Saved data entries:
========================================================================
Context: an optimization exercise on an open-source flow, tuned for small area, a short achievable clock period and few clock cycles per item. The choices shown serve that exercise and are no tape-out recipe. No run shown here included a check of the RTL's function; only the layout flow was run. Power figures rest on the tool's default switching activity, not on a simulated workload.

## flow/design.v

```verilog
`default_nettype none
package modexp_pkg;
    localparam int CFG_DATA_W = 32;
    localparam int CFG_IDX_W  = 2;
    localparam logic [CFG_IDX_W-1:0] CFG_EXPONENT = 2'd0;
    localparam logic [CFG_IDX_W-1:0] CFG_MODULUS  = 2'd1;
    localparam logic [CFG_DATA_W-1:0] EXPONENT_RESET = 32'd17;
    localparam logic [CFG_DATA_W-1:0] MODULUS_RESET  = 32'd3233;
endpackage
`default_nettype wire
`default_nettype none
module modexp_ctrl
#(
    parameter int VALUE_WIDTH = 32
) (
    input  wire logic       i_clk,
    input  wire logic       i_rst_n,
    input  wire logic       i_start,
    input  wire logic       i_exp_lt2,
    input  wire logic       i_mod_lt2,
    input  wire logic       i_exp_bit,     
    input  wire logic       i_mod_msb,     
    output logic [4:0]      o_j,           
    output logic [4:0]      o_cnt,         
    output logic            o_idle,        
    output logic            o_init,        
    output logic            o_run,         
    output logic            o_mul,         
    output logic            o_last,        
    output logic            o_next_mul,    
    output logic            o_fast_red,    
    input  wire logic       i_sq_first,    
    input  wire logic [4:0] i_acc_lz,      
    input  wire logic       i_acc_le1,     
    output logic            o_busy,
    output logic            o_done
);
    typedef enum logic [1:0] {
        S_IDLE,
        S_INIT,
        S_SCAN,
        S_RUN
    } t_state;
    t_state     r_state, n_state;
    logic [4:0] r_j, n_j;
    logic [4:0] r_cnt, n_cnt;
    logic       r_mul, n_mul;
    logic       r_busy, n_busy;
    logic       r_done, n_done;
    logic last;
    assign last   = (r_state == S_RUN) && ((r_cnt == 5'd31) || (i_sq_first && i_acc_le1));
    assign o_last = last;
    always_comb begin
        n_state = r_state;
        n_j     = r_j;
        n_cnt   = r_cnt;
        n_mul   = r_mul;
        n_busy  = r_busy;
        n_done  = 1'b0;
        case (r_state)
            S_IDLE: begin
                if (i_start) begin
                    n_state = S_INIT;
                    n_busy  = 1'b1;
                end
            end
            S_INIT: begin
                n_j   = 5'd31;
                n_cnt = 5'd0;
                if (i_exp_lt2) begin
                    n_state = S_RUN;
                    n_mul   = 1'b1;
                    n_cnt   = 5'd31;
                    n_j     = 5'd0;
                end else if (i_mod_lt2) begin
                    n_state = S_IDLE;
                    n_busy  = 1'b0;
                    n_done  = 1'b1;
                end else begin
                    n_state = S_SCAN;
                end
            end
            S_SCAN: begin
                if (i_exp_bit) begin
                    n_state = S_RUN;
                    n_mul   = 1'b1;
                    n_cnt   = i_mod_msb ? 5'd31 : 5'd0;
                end else begin
                    n_j = r_j - 5'd1;
                end
            end
            S_RUN: begin
                n_cnt = i_sq_first ? i_acc_lz + 5'd1 : r_cnt + 5'd1;
                if (last) begin
                    n_cnt = 5'd0;
                    if (!r_mul && i_exp_bit) begin
                        n_mul = 1'b1;
                    end else if (r_j == 5'd0) begin
                        n_state = S_IDLE;
                        n_busy  = 1'b0;
                        n_done  = 1'b1;
                    end else begin
                        n_j   = r_j - 5'd1;
                        n_mul = 1'b0;
                    end
                end
            end
            default: begin
                n_state = S_IDLE;
                n_busy  = 1'b0;
            end
        endcase
    end
    always_ff @(posedge i_clk) begin
        if (!i_rst_n) begin
            r_state <= S_IDLE;
            r_busy  <= 1'b0;
            r_done  <= 1'b0;
        end else begin
            r_state <= n_state;
            r_busy  <= n_busy;
            r_done  <= n_done;
        end
        r_j   <= n_j;
        r_cnt <= n_cnt;
        r_mul <= n_mul;
    end
    assign o_j        = r_j;
    assign o_cnt      = r_cnt;
    assign o_idle     = (r_state == S_IDLE);
    assign o_init     = (r_state == S_INIT);
    assign o_run      = (r_state == S_RUN);
    assign o_mul      = r_mul;
    assign o_next_mul = (n_state == S_RUN) && n_mul;
    assign o_fast_red = ((r_state == S_SCAN) && i_exp_bit && i_mod_msb) ||
                        ((r_state == S_INIT) && i_exp_lt2);
    assign o_busy     = r_busy;
    assign o_done     = r_done;
endmodule
`default_nettype wire
`default_nettype none
module modexp_dp
#(
    parameter int VALUE_WIDTH = 32,
    parameter int ADD_ARCH    = 1
) (
    input  wire logic [VALUE_WIDTH-1:0] i_p,       
    input  wire logic [VALUE_WIDTH-1:0] i_b,
    input  wire logic                   i_a_bit,
    input  wire logic [VALUE_WIDTH-1:0] i_m,
    input  wire logic                   i_keep,    
    output logic      [VALUE_WIDTH-1:0] o_p_next
);
    localparam int W = VALUE_WIDTH;
    localparam int X = W + 3;    
    logic [X-1:0] x, y, nm1, nm2;
    logic [X-1:0] s1, c1, s2, c2;
    logic [X-1:0] t0, t1, t2;
    assign x   = {2'b00, i_p, 1'b0};
    assign y   = i_a_bit ? {3'b000, i_b} : '0;
    assign nm1 = ~{3'b000, i_m};
    assign nm2 = ~{2'b00, i_m, 1'b0};
    assign s1 = x ^ y ^ nm1;
    assign c1 = (x & y) | (x & nm1) | (y & nm1);
    assign s2 = x ^ y ^ nm2;
    assign c2 = (x & y) | (x & nm2) | (y & nm2);
    modexp_add #(.N(X), .ARCH(ADD_ARCH)) u_add0 (.i_a(x),  .i_b(y),                   .i_ci(1'b0), .o_sum(t0));
    modexp_add #(.N(X), .ARCH(ADD_ARCH)) u_add1 (.i_a(s1), .i_b({c1[X-2:0], 1'b0}), .i_ci(1'b1), .o_sum(t1));
    modexp_add #(.N(X), .ARCH(ADD_ARCH)) u_add2 (.i_a(s2), .i_b({c2[X-2:0], 1'b0}), .i_ci(1'b1), .o_sum(t2));
    always_comb begin
        if (!t2[X-1] && !i_keep)      o_p_next = t2[W-1:0];
        else if (!t1[X-1] && !i_keep) o_p_next = t1[W-1:0];
        else               o_p_next = t0[W-1:0];
    end
endmodule
module modexp_add
#(
    parameter int N    = 35,
    parameter int ARCH = 0
) (
    input  wire logic [N-1:0] i_a,
    input  wire logic [N-1:0] i_b,
    input  wire logic         i_ci,
    output logic      [N-1:0] o_sum
);
    localparam int L = $clog2(N);
    logic [N-1:0] g0, p0;
    logic [N-1:0] g [0:2*L];
    logic [N-1:0] p [0:2*L];
    logic [N:0]   c;
    assign g0 = i_a & i_b;
    assign p0 = i_a ^ i_b;
    always_comb begin
        for (int l = 0; l <= 2*L; l++) begin
            g[l] = '0;
            p[l] = '0;
        end
        g[0] = g0;
        p[0] = p0;
        g[0][0] = g0[0] | (p0[0] & i_ci);
        if (ARCH == 1) begin
            for (int l = 0; l < L; l++) begin
                g[l+1] = g[l];
                p[l+1] = p[l];
                for (int k = 0; k < N; k++) begin
                    if (((k >> l) & 1) == 1) begin
                        g[l+1][k] = g[l][k] | (p[l][k] & g[l][((k >> l) << l) - 1]);
                        p[l+1][k] = p[l][k] & p[l][((k >> l) << l) - 1];
                    end
                end
            end
            for (int l = L; l < 2*L; l++) begin
                g[l+1] = g[l];
                p[l+1] = p[l];
            end
        end else begin
            for (int l = 0; l < L; l++) begin
                g[l+1] = g[l];
                p[l+1] = p[l];
                for (int k = 0; k < N; k++) begin
                    if ((k % (1 << (l+1))) == (1 << (l+1)) - 1) begin
                        g[l+1][k] = g[l][k] | (p[l][k] & g[l][k - (1 << l)]);
                        p[l+1][k] = p[l][k] & p[l][k - (1 << l)];
                    end
                end
            end
            for (int l = L - 1; l >= 0; l--) begin
                g[2*L-l] = g[2*L-l-1];
                p[2*L-l] = p[2*L-l-1];
                for (int k = 0; k < N; k++) begin
                    if (k >= (1 << (l+1)) && (k % (1 << (l+1))) == (1 << l) - 1) begin
                        g[2*L-l][k] = g[2*L-l-1][k] | (p[2*L-l-1][k] & g[2*L-l-1][k - (1 << l)]);
                        p[2*L-l][k] = p[2*L-l-1][k] & p[2*L-l-1][k - (1 << l)];
                    end
                end
            end
        end
    end
    assign c     = {g[2*L], i_ci};
    assign o_sum = p0 ^ c[N-1:0];
endmodule
`default_nettype wire
`default_nettype none
module modular_exponentiation_unit
#(
    parameter int VALUE_WIDTH = 32
) (
    input  wire logic                   i_clk,
    input  wire logic                   i_rst_n,
    input  wire logic                   i_start,
    input  wire logic [VALUE_WIDTH-1:0] i_base_value,
    input  wire logic                   i_is_last,
    output logic                        o_busy,
    output logic                        o_done,
    output logic [VALUE_WIDTH-1:0]      o_power_value,
    output logic                        o_last_out,
    input  wire logic                   i_cfg_we,
    input  wire logic [modexp_pkg::CFG_IDX_W-1:0]  i_cfg_index,
    input  wire logic [modexp_pkg::CFG_DATA_W-1:0] i_cfg_data
);
    localparam int W = VALUE_WIDTH;
    logic [W-1:0] r_exponent, r_modulus, exponent;
    logic         r_exp_rst;    
    always_ff @(posedge i_clk) begin
        if (!i_rst_n) begin
            r_modulus  <= modexp_pkg::MODULUS_RESET[W-1:0];
        end else if (i_cfg_we && i_cfg_index == modexp_pkg::CFG_MODULUS) begin
            r_modulus  <= i_cfg_data[W-1:0];
        end
        if (!i_rst_n) begin
            r_exp_rst  <= 1'b1;
        end else if (i_cfg_we && i_cfg_index == modexp_pkg::CFG_EXPONENT) begin
            r_exp_rst  <= 1'b0;
        end
        if (i_rst_n && i_cfg_we && i_cfg_index == modexp_pkg::CFG_EXPONENT) begin
            r_exponent <= i_cfg_data[W-1:0];
        end
    end
    assign exponent = r_exp_rst ? modexp_pkg::EXPONENT_RESET[W-1:0] : r_exponent;
    logic       exp_lt2, mod_lt2, exp_bit;
    logic [4:0] j, cnt;
    logic       idle, init, run, mul, last, next_mul, fast_red;
    assign exp_lt2 = (exponent[W-1:1] == '0);
    assign mod_lt2 = (r_modulus[W-1:1] == '0);
    assign exp_bit = exponent[j];
    modexp_ctrl #(
        .VALUE_WIDTH(VALUE_WIDTH)
    ) u_ctrl (
        .i_clk      (i_clk),
        .i_rst_n    (i_rst_n),
        .i_start    (i_start),
        .i_exp_lt2  (exp_lt2),
        .i_mod_lt2  (mod_lt2),
        .i_exp_bit  (exp_bit),
        .i_mod_msb  (r_modulus[W-1]),
        .o_j        (j),
        .o_cnt      (cnt),
        .o_idle     (idle),
        .o_init     (init),
        .o_run      (run),
        .o_mul      (mul),
        .o_last     (last),
        .o_next_mul (next_mul),
        .o_fast_red (fast_red),
        .i_sq_first (sq_first),
        .i_acc_lz   (acc_lz),
        .i_acc_le1  (acc_le1),
        .o_busy     (o_busy),
        .o_done     (o_done)
    );
    logic [W-1:0] r_base, r_acc, r_p;
    logic         r_a_bit, r_tag, r_first, r_keep;
    logic [W-1:0] base_d, p_next, b_op;
    logic         r_first_step, a_other;
    logic         sq_first;
    logic [4:0]   acc_lz, acc_idx;
    logic         acc_le1;
    assign sq_first = run && r_first_step && !mul;
    always_comb begin
        acc_lz = 5'd30;
        for (int i = 1; i < W; i++) begin
            if (r_acc[i]) acc_lz = W - 1 - i;
        end
    end
    assign acc_le1 = (r_acc[W-1:1] == '0);
    logic         acc_bit;
    assign b_op = r_first ? {{(W-1){1'b0}}, 1'b1} : r_acc;
    modexp_dp #(
        .VALUE_WIDTH(VALUE_WIDTH)
    ) u_dp (
        .i_p      (r_p),
        .i_b      (b_op),
        .i_a_bit  (r_a_bit),
        .i_m      (r_modulus),
        .i_keep   (r_keep),
        .o_p_next (p_next)
    );
    always_comb begin
        if (idle)            base_d = i_base_value;
        else if (run && mul && !(r_first && r_modulus[W-1]))
                             base_d = {r_base[W-2:0], r_base[W-1]};
        else                 base_d = r_base;
    end
    assign acc_idx = sq_first ? acc_lz : cnt;
    assign acc_bit = r_acc[5'd30 - acc_idx];
    always_comb begin
        if (fast_red)      a_other = r_base[0];
        else if (next_mul) a_other = base_d[W-1];
        else if (run)      a_other = acc_bit;
        else               a_other = 1'b0;
    end
    always_ff @(posedge i_clk) begin
        r_base <= base_d;
        if (idle) begin
            r_tag <= i_is_last;
        end
        if (init) begin
            r_keep <= exp_lt2;
        end
        if (init) begin
            r_first <= 1'b1;
        end else if (last) begin
            r_first <= 1'b0;
        end
        if (init || last) begin
            r_acc <= p_next;
        end
        if (fast_red)  r_p <= {1'b0, r_base[W-1:1]};
        else           r_p <= (run && !last) ? p_next : '0;
        r_first_step <= !(run && !last);
        r_a_bit <= (last && !next_mul) ? 1'b1 : a_other;
    end
    assign o_power_value = r_acc;
    assign o_last_out    = r_tag;
endmodule
`default_nettype wire
```

## flow/config.mk

```make
export PLATFORM = sky130hd
export DESIGN_NAME = modular_exponentiation_unit
export DESIGN_NICKNAME = modular_exponentiation_unit
export VERILOG_FILES = /design/flow/design.v
export SDC_FILE = /design/flow/constraint.sdc
export NUM_CORES = 4
export LEC_CHECK = 0
export CAP_MARGIN = 20
export CORE_MARGIN = 2
export CORE_UTILIZATION = 40
export SETUP_SLACK_MARGIN = 4.5
export SLEW_MARGIN = 20
```

## flow/standard.sh

```bash
#!/bin/bash
# synth_recipe.tcl (not shown) runs the flow's synth.tcl, then flattens the netlist and writes it again
# the make line also repeats each setting of config.mk as NAME=value (left out here)
make -C /OpenROAD-flow-scripts/flow DESIGN_CONFIG=/design/flow/config.mk WORK_HOME=/design/flow/orfs CLKGATE_MAP_FILE= SYNTH_SCRIPT=/design/flow/synth_recipe.tcl "${@:-finish}"
```

## flow/constraint.sdc

```tcl
create_clock -name core_clock -period 9.0 [get_ports {i_clk}]
set_input_delay 1.8000 -clock core_clock [delete_from_list [all_inputs] [get_ports {i_clk}]]
set_output_delay 1.8000 -clock core_clock [all_outputs]
set_load 0.01 [all_outputs]
```

## flow/flow/run.sh

```bash
#!/bin/bash
# the standard layout, with the port buffers made from the smallest buffer cell
set -euo pipefail
export BUFFER_PORTS_ARGS="-buffer_cell sky130_fd_sc_hd__buf_1"
bash standard.sh > standard.log 2>&1
```

==> reports/results.tsv, run 1 <==
metric	value	unit
grt_use_met3	3.11	%
final.setup_skew	13.4	ps
finalWeightedCongestion	0.898	
synthesis.area	14200	um^2
detailed_place_hpwl	31700	um
cpPeakStageDelay	450	ps
clkSinkCount	181	
maxSlewHeadroom	34.3	%
crit_slowest_cell	fa_1	
first_global_vias	11565	
drc_errors	0	
layout_min_cycle_time	4330	ps
area_growth	12.4	%
die_w	192	um
grt_start_max_net_pins	67	
ant_nets	0	
final.fill_count	3444	
final_util	45.2	%
nets	1878	
regToRegStartpoint	r_a_bit	
critPathKind	reg2reg	
hold_class	reg2reg	
clock_latency	450	ps
synth_compound_area_share	18.3	%
met1_usage	31.5	%
synth_top_family_by_area	adder cells	
portBuffers	105	
vias	11676	
cts_inserted_buffers	17	
drtIter0Drc	816	
ir_worst_vdd	0.128	mV
critPathTopFamily	compound AO/OA/AOI/OAI gates	
htree_levels	4	
drv_cap	0	
ys_types	79	
arrival	4720	ps
setup_viol_count_final	0	
synthArstFlopShare	0	%
ys.flop_type	edfxtp_1	
cp-end-kind	flip-flop	
diodes	0	
antenna_found_initial	0	
grt_pass1_wl	63900	um
wl_per_cell	19.6	um
seq_area	4700	um^2
drt_pass1_iterations	5	
synth_xor_area_share	4.32	%
clock.fmax	231	MHz
timing.reg2reg.setup_slack	4670	ps
cts-root-buf	clkbuf_16	
start_util	40.2	%
chipHeight	192	um
routed_via_density	5.54	
cp_max_fo	31	
fin_setup_tns	0	ps
synthesis.nets	1771	
rsz0062_at_grt	no	
cp-endpoint	r_p[5]	
gr-total-overflow	0	
fp-row-count	69	
path_cells	nor2b_2 > buf_12 > and2_1 > fa_1 > ha_1 > and2_1 > a221o_1 > o31ai_2 > nand2_1 > o31ai_4 > o22ai_4 > buf_6 > nor2_1 > a21oi_1 > a21oi_1 > a22o_1	
synthCells	1525	
cp.required	9390	ps
run_status	finished clean	
yosys.area_share.simple	14.9	%
slew_violations	0	
critPathLaunch	r_a_bit	
tritoncts	done	
min_period_over_period	48.1	%
worstMarginPinSlew	983	ps
use_met2	36.6	%
crit_cells	16	
grtUsageTotal	22.8	%
pin_count	106	
multi_input_area	8730	um^2
synth-seq-area-share	33.1	%
start_kind	flip-flop	
ctsHoldBuffers	0	
final_layout_size_suffix_gt1_share	7.42	%
synth_edf_count	107	
yosysWarnings	6	
clk_pin_slew	80	ps
path_buf_inv	2	
clockBufferDepth	2	
synth_mux_area_share	3.44	%
coreArea	35300	um^2
syn_area_per_cell	9.31	um^2
p_per_area	161	nW/um^2
synth_fa_ha_area_share	19.4	%
die_area	37000	um^2
synth-seq-cells	181	
final-hold-violation-count	0	
layout_commonest_cell	nand2_1	
leakage	6.73	nW
mostFrequentLayoutCells	199 x nand2_1, 193 x inv_1, 107 x edfxtp_1	
r2r_end	r_p[5]	
drt_wl_total	41300	um
r2r.worst_path.cells	16	
busiest_layer	met2	
through the flow:
step | instances | setup WS, ps | hold WS [ps] | area (um^2) | total power (W)
global placement | 2056 | 3990 | 481 | 15100 | 0.00185
CTS | 2089 | 4510 | 495 | 15700 | 0.00259
finish | 2106 | 4670 | 491 | 16000 | 0.00258
global route | 2106 | 4420 | 523 | 16000 | 0.00271
detailed placement | 2056 | 3900 | 487 | 15100 | 0.00186
floorplan | 1525 | 4560 | 449 | 14200 | 0.00158
synthesized netlist by cell type (26+ instances only):
cell / count / share of area [%]
o21ai_0: 78 / 2.7
a21oi_1: 65 / 2.3
clkbuf_1: 35 / 0.92
dfxtp_1: 74 / 10
edfxtp_1: 107 / 23
nand2_1: 200 / 5.3
a21boi_0: 29 / 1.5
a22o_1: 33 / 2.0
ha_1: 99 / 8.7
fa_1: 76 / 11
xnor2_1: 35 / 2.2
xor2_1: 35 / 2.2
nor3_1: 26 / 0.92
inv_1: 193 / 5.1
nor2_1: 72 / 1.9
final cells by class:
class,instances,share of cell area (%)
Inverter,194,4.56
Sequential cell,181,29.4
Clock inverter,14,0.862
Timing Repair Buffer,135,4.22
Clock buffer,18,2.69
Multi-Input combinational cell,1103,54.7
Tap cell,461,3.61
registers in the layout (all words and copies together) (netlist names), 2 cells and up:
register and cells:
r_modulus 32, r_exponent 32, u_ctrl.r_cnt 5, u_ctrl.r_state 2, r_base 32, u_ctrl.r_j 5
r_acc 32, r_p 32
per-layer routing:
layer	part of all wire, %	wire length [um]
met5	0	0
met4	3.1	1300
met3	5.3	2180
met2	45	18800
met1	46	19100
logic make-up after synthesis:
group / Yosys count
multiplexers: 32
AO/OA/AOI/OAI: 378
buffers and inverters: 241
adder cells (fa/ha/maj): 175
XOR/XNOR: 70
flip-flops: 181
AND/OR/NAND/NOR: 448
how the worst min path moves through the flow:
stage | start | endpoint | slack, ps | depth (start not counted)
finish | r_first | r_first | 490 | 2
global route | r_base[18] | r_p[17] | 520 | 1
CTS | r_first | r_first | 500 | 2
detailed placement | r_base[12] | r_p[11] | 490 | 1
global placement | r_base[6] | r_p[5] | 480 | 1
floorplan | r_first | r_first | 450 | 2
tightest hold or removal path: cells and delay by family, from the launching register on:
family | cells | cell delay [ps]
simple gates | 2 | 110
flops | 1 | 350
power breakdown:
part,internal (W),total [W],switching [W]
Clock,0.000367,0.000737,0.000370
Sequential,0.00107,0.00125,0.000180
Combinational,0.000211,0.000588,0.000377
repair_timing:
item	4_1_cts	5_1_grt
endpoints found under the setup margin	64	63
hold endpoints to repair	0	0
gates cloned	0	1
buffers inserted	1	15
pin swaps	2	10
gates resized for setup	14	21
==> run 2: changes to the inputs <==
--- a/flow/config.mk
+++ b/flow/config.mk
@@ -9,4 +9,4 @@
 export CORE_MARGIN = 2
 export CORE_UTILIZATION = 40
-export SETUP_SLACK_MARGIN = 4.5
+export SETUP_SLACK_MARGIN = 4.75
 export SLEW_MARGIN = 20
==> run 2 against run 1 <==
  * Critical path depth rose by 5
  * Global-route usage rose by 0.51 points
  * Clock power rose by 2.8%
  * Combinational power rose by 2%
  * Clock skew barely moved
  * Total power rose by 1.4%
  * First-iteration DRC count rose by 13%
  * Final cell count rose by 0.57%
  * Critical path type unchanged
  * Still clean on timing, DRC and antenna
  * Via count rose by 0.46%
  * Register-to-register slack improved by 90 ps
========================================================================
Work order:
Pull out all lines in the data above that include "floorplan".

Answer:
floorplan | 1525 | 4560 | 449 | 14200 | 0.00158
floorplan | r_first | r_first | 450 | 2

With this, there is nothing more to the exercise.